━━━ STUDY MATERIAL ━━━

$ cat src/rtl/lieat_ifu_fetch_ctrl.sv
// IFU fetch sequencer: owns the PC, keeps one fetch outstanding, applies static prediction
// and hands instructions to decode through a one-entry valid/ready register.
`timescale 1ns/1ps
module lieat_ifu_fetch_ctrl #(
    parameter int unsigned     XLEN     = 32,
    parameter int unsigned     REG_IDX  = 5,
    parameter logic [XLEN-1:0] RESET_PC = 32'h8000_0000
) (
    input  logic               clk,
    input  logic               rst_n,
    output logic               req_valid_o,
    input  logic               req_ready_i,
    output logic [XLEN-1:0]    req_addr_o,
    input  logic               rsp_valid_i,
    input  logic [XLEN-1:0]    rsp_inst_i,
    input  logic               rsp_err_i,
    input  logic               pre_bxx_i,
    input  logic               pre_jal_i,
    input  logic               pre_jalr_i,
    input  logic               pre_fencei_i,
    input  logic [XLEN-1:0]    pre_imm_i,
    input  logic [REG_IDX-1:0] pre_rs1_i,
    output logic [REG_IDX-1:0] jalr_rs1_idx_o,
    input  logic               jalr_rs1_busy_i,
    input  logic [XLEN-1:0]    jalr_rs1_rdata_i,
    output logic               fencei_req_o,
    input  logic               fencei_done_i,
    input  logic               exu_redirect_i,
    input  logic [XLEN-1:0]    exu_redirect_pc_i,
    output logic               ifu_valid_o,
    input  logic               ifu_ready_i,
    output logic [XLEN-1:0]    ifu_inst_o,
    output logic [XLEN-1:0]    ifu_pc_o,
    output logic               ifu_pred_taken_o,
    output logic               ifu_err_o
);

    localparam logic [2:0] StFetch = 3'd0;
    localparam logic [2:0] StWait  = 3'd1;
    localparam logic [2:0] StDrop  = 3'd2;
    localparam logic [2:0] StJwait = 3'd3;
    localparam logic [2:0] StFwait = 3'd4;
    localparam logic [2:0] StHalt  = 3'd5;

    logic [2:0]         state_q, state_d;
    logic [XLEN-1:0]    pc_q, pc_d;
    logic               valid_q, valid_d;
    logic [XLEN-1:0]    inst_q, inst_d;
    logic [XLEN-1:0]    opc_q, opc_d;
    logic               pred_q, pred_d;
    logic               err_q, err_d;
    logic [REG_IDX-1:0] jidx_q, jidx_d;
    logic [XLEN-1:0]    jimm_q, jimm_d;

    logic slot_free;
    logic req_hs;
    logic in_flight;

    always_comb begin
        slot_free = ~valid_q | ifu_ready_i;
        req_hs    = (state_q == StFetch) & slot_free & req_ready_i;
        // A request is in flight if one was already accepted or is being accepted right now.
        in_flight = (state_q == StWait) | (state_q == StDrop) | req_hs;
    end

    always_comb begin
        state_d = state_q;
        pc_d    = pc_q;
        valid_d = valid_q & ~ifu_ready_i;
        inst_d  = inst_q;
        opc_d   = opc_q;
        pred_d  = pred_q;
        err_d   = err_q;
        jidx_d  = jidx_q;
        jimm_d  = jimm_q;

        case (state_q)
            StFetch: begin
                if (req_hs) state_d = StWait;
            end
            StWait: begin
                if (rsp_valid_i) begin
                    inst_d  = rsp_inst_i;
                    opc_d   = pc_q;
                    valid_d = 1'b1;
                    pred_d  = 1'b0;
                    err_d   = 1'b0;
                    pc_d    = pc_q + XLEN'(4);
                    state_d = StFetch;
                    if (rsp_err_i) begin
                        err_d   = 1'b1;
                        pc_d    = pc_q;
                        state_d = StHalt;
                    end else if (pre_jal_i || (pre_bxx_i && pre_imm_i[XLEN-1])) begin
                        pc_d   = pc_q + pre_imm_i;
                        pred_d = 1'b1;
                    end else if (pre_bxx_i) begin
                        pred_d = 1'b0;
                    end else if (pre_jalr_i) begin
                        // Held back until the rs1 operand is readable.
                        valid_d = 1'b0;
                        jidx_d  = pre_rs1_i;
                        jimm_d  = pre_imm_i;
                        pc_d    = pc_q;
                        state_d = StJwait;
                    end else if (pre_fencei_i) begin
                        state_d = StFwait;
                    end
                end
            end
            StJwait: begin
                if (!jalr_rs1_busy_i && slot_free) begin
                    valid_d = 1'b1;
                    pred_d  = 1'b1;
                    err_d   = 1'b0;
                    pc_d    = jalr_rs1_rdata_i + jimm_q;
                    state_d = StFetch;
                end
            end
            StFwait: begin
                if (fencei_done_i) state_d = StFetch;
            end
            StDrop: begin
                if (rsp_valid_i) state_d = StFetch;
            end
            StHalt: begin
                state_d = StHalt;
            end
            default: state_d = StFetch;
        endcase

        if (exu_redirect_i) begin
            pc_d    = exu_redirect_pc_i;
            valid_d = 1'b0;
            inst_d  = inst_q;
            opc_d   = opc_q;
            pred_d  = pred_q;
            err_d   = err_q;
            jidx_d  = jidx_q;
            jimm_d  = jimm_q;
            state_d = (in_flight && !rsp_valid_i) ? StDrop : StFetch;
        end

        pc_d[1:0] = 2'b00;
    end

    always_ff @(posedge clk or negedge rst_n) begin
        if (!rst_n) begin
            state_q <= StFetch;
            pc_q    <= RESET_PC;
            valid_q <= 1'b0;
            inst_q  <= '0;
            opc_q   <= '0;
            pred_q  <= 1'b0;
            err_q   <= 1'b0;
            jidx_q  <= '0;
            jimm_q  <= '0;
        end else begin
            state_q <= state_d;
            pc_q    <= pc_d;
            valid_q <= valid_d;
            inst_q  <= inst_d;
            opc_q   <= opc_d;
            pred_q  <= pred_d;
            err_q   <= err_d;
            jidx_q  <= jidx_d;
            jimm_q  <= jimm_d;
        end
    end

    always_comb begin
        // Gated by rst_n so no request is presented while reset is held.
        req_valid_o      = rst_n & (state_q == StFetch) & slot_free;
        req_addr_o       = pc_q;
        fencei_req_o     = (state_q == StFwait);
        jalr_rs1_idx_o   = jidx_q;
        ifu_valid_o      = valid_q;
        ifu_inst_o       = inst_q;
        ifu_pc_o         = opc_q;
        ifu_pred_taken_o = pred_q;
        ifu_err_o        = err_q;
    end

endmodule

$ cat config.mk
export PLATFORM = sky130hd
export DESIGN_NAME = lieat_ifu_fetch_ctrl
export DESIGN_NICKNAME = d
export VERILOG_FILES = /design/src/rtl/lieat_ifu_fetch_ctrl.sv
export SDC_FILE = /design/constraint.sdc
export NUM_CORES = 1
export LEC_CHECK = 0
export ABC_CLOCK_PERIOD_IN_PS = 5500
export CAP_MARGIN = 20
export CORE_ASPECT_RATIO = 0.5
export CORE_MARGIN = 3
export CORE_UTILIZATION = 29
export CTS_CLUSTER_DIAMETER = 200
export CTS_CLUSTER_SIZE = 30
export DETAILED_ROUTE_END_ITERATION = 12
export GPL_ROUTABILITY_DRIVEN = 0
export PLACE_DENSITY = 0.55
export SETUP_SLACK_MARGIN = 0.2
export SLEW_MARGIN = 20
export SYNTH_ARGS = -nofsm -noshare
export SYNTH_HDL_FRONTEND = slang
export SYNTH_SLANG_ARGS = --single-unit
export TNS_END_PERCENT = 50
$ cat constraint.sdc
create_clock -name clk -period 5.5 [get_ports clk]
set_input_delay 1.1 -clock clk [delete_from_list [all_inputs] [get_ports clk]]
set_output_delay 1.1 -clock clk [all_outputs]
set_load 0.1 [all_outputs]
==> impl_results.md, run 1 <==
- Clk buf depth: 2
- Max rail drop VDD: 0.0003107 V
- 1st-pass router iterations: 8
- Commonest non-fill, non-tap cell in the layout: clkdlybuf4s50_1
- Final HPWL DP: about 22 mm
- Final worst setup slack: about 1100 ps
- Worst Hold Class: reg2reg
- CP endpoint kind: flip-flop
- Critical Path Start Type: input pin
- Initial antenna violation count: 0
- Vias per inst: ~5.2
- Final Util: between 40% and 50%
- Most frequent cells in the layout: clkdlybuf4s50_1, dfrtp_1, mux2_2, a21oi_1, ha_1
- Vias in the first global route: 8205
- TritonCTS clock tree: done
- Status: completed
- Initial Utilization: ~30%
- Die area: approximately 33000 sq um
- CP arrival: ~4800 ps
- Fin nets: roughly 1.3k
- Post-cts resize count: 0
- Max_cap viols: 0
- WL final: slightly below 30 mm
- Sequential element share of the synthesized area: around two fifths
- Slew headroom: approximately 30%
- Setup_tns: 0 ps
- H-Tree Depth: 4
- Pin slew with the least headroom to its limit: between 1000 and 1500 ps
- Synth warn: 0
- Synth-to-layout area growth: 39.60%
- Post-CTS Hold Buffers: 0
- Main synth FF type: dfrtp_1
- WL/cell: roughly 20 um
- Synthesized area: around 9000 sq um
- Final hold vios: 0
- # rows: 44
- Fmax: 0.2248 GHz
- Final count of pins violating max slew: 0
- #FFs+latches synth: 135
- Library cells used by synthesis: 74
- Cells along the critical path: clkdlybuf4s50_1 -> a21oi_2 -> buf_4 -> nand2b_1 -> fa_1 -> nand2b_1 -> a21oi_1 -> o21ai_1 -> a21oi_1 -> a21oi_1 -> o21ai_0 -> xor2_1 -> a211oi_1 -> a21oi_1
- Pwr/cell area: just over 600 nW/um^2
- Clk sinks: 135
- Max stage delay on crit path: 550 ps
- Die Span Y: ~130 um
- Pin count of the biggest net entering global routing: 74
- Remaining DRCs: 0
- Share of layout cells above drive strength 1: between 10 and 15%
- # setup viols final: 0
- DRT iter0 DRCs: about 680
- Routed vias: 7874
- Design area: 12270 sq um
- Crit path kind: in2reg
- Synth Area per Inst: roughly 10 sq um
- Root Driver: clkbuf_16
- EDFF count, synth: 0
- Grt total ovfl: 0
- Core area: just under 30000 sq um
- WP data required: around 5800 ps
- Placed instance count: 1482
- Crit-path max FO: 16
- CTS Buf Count: 17
- Top cell by count, worst path: a21oi_1
- Static Leak: 5.425 nW
- Placed inst area: ~12000 sq um
- I/O Buffers: around 250
- First-pass GRT wire length: approximately 46 mm
- Post-route minimum period: between 4000 and 5000 ps
- # IOs: between 200 and 300
- Antenna Nets Post-Route: 0
- Fin cells: ~1.5k
- Ys async rst share: 100.0%
- Postcts setup bufs: 0
- Period Utilization, post-route: between 80% and 90%
- Slowest CP cell: clkdlybuf4s50_1
- Worst slack at placement: 702.5 ps
- Mapped Cells: 878
- RSZ-0062 raised after global routing: no
- Die width: ~250 um
- Setup Skew: just under 8 ps
- Gr usage total: between 10% and 20%
- Worst-skew pair later-pin latency: around 450 ps
- Clock-pin slew on the worst setup and hold paths: 60 ps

━━━

» WHAT YOU NEED TO DO
Filter the preceding entries down to the lines with "just".

» WRITTEN SOLUTION
- Pwr/cell area: just over 600 nW/um^2
- Core area: just under 30000 sq um
- Setup Skew: just under 8 ps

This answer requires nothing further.